Polícia

Adolescente mata 3 mulheres

Duas mulheres morreram e uma adolescente ficou gravemente ferida após um ataque a tiros numa padaria no bairro Lagoa, em Ribeirão das Neves, na Região Metropolitana de Belo Horizonte, na tarde desta quarta-feira (4). O principal suspeito do crime é um adolescente de 17 anos, ex-namorado de uma das vítimas, que foi apreendido e levado para a delegacia.

Uma das mortas foi Nathielly Kamilly Fernandes Faria, de 16 anos, que trabalhava no estabelecimento. Ela estava no caixa quando foi atingida por disparos na cabeça e no braço. A outra vítima fatal é Ione Ferreira Costa, de 56 anos, cliente da padaria, baleada duas vezes pelas costas enquanto estava no local.

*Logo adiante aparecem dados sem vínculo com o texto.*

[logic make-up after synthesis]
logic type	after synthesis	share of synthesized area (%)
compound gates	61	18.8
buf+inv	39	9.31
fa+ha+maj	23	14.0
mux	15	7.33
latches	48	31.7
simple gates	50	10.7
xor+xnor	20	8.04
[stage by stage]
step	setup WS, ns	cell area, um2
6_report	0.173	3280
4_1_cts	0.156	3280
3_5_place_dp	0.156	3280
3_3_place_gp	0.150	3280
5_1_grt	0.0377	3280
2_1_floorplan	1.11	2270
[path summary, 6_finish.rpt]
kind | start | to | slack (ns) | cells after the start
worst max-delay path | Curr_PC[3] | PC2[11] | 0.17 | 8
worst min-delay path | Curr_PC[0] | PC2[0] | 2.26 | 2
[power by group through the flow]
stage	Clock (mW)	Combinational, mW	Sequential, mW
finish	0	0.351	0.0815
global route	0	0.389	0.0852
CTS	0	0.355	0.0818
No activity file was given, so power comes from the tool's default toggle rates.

Uma terceira adolescente, Emanuely Geovanna Rodrigues Seabra, de 14 anos, também funcionária do comércio, chegou a ser socorrida em estado grave e encaminhada ao Hospital Risoleta Neves, mas não resistiu aos ferimentos. Ela foi atingida na cabeça, no braço direito e na perna. Ao todo, a tragédia resultou na morte de duas adolescentes e uma mulher.

Testemunhas relataram à Polícia Militar que o autor do ataque entrou na padaria usando touca e capacete. Segundo os relatos, os primeiros tiros foram direcionados contra Nathielly. Em seguida, ele disparou contra Ione e contra a adolescente que tentou fugir. Uma mulher que presenciou a ação contou que chegou a ser encarada pelo suspeito, que fez um gesto de deboche antes de sair do local em uma motocicleta.

Outras pessoas que estavam no local afirmaram que o adolescente teria ido até a padaria para discutir com Nathielly, motivado por ciúmes. Durante o desentendimento, as outras vítimas teriam tentado intervir para proteger a jovem, momento em que os disparos foram efetuados.

O suspeito foi localizado pela Polícia Militar pouco tempo depois. Familiares apresentaram versões contraditórias sobre o horário em que ele teria chegado em casa, o que reforçou as suspeitas dos investigadores. Em nota, a Polícia Civil de Minas Gerais informou que o adolescente foi ouvido na presença de um responsável legal e autuado em flagrante por ato infracional equivalente ao crime de homicídio qualificado. As investigações continuam, e a polícia avalia se o caso será enquadrado também como feminicídio.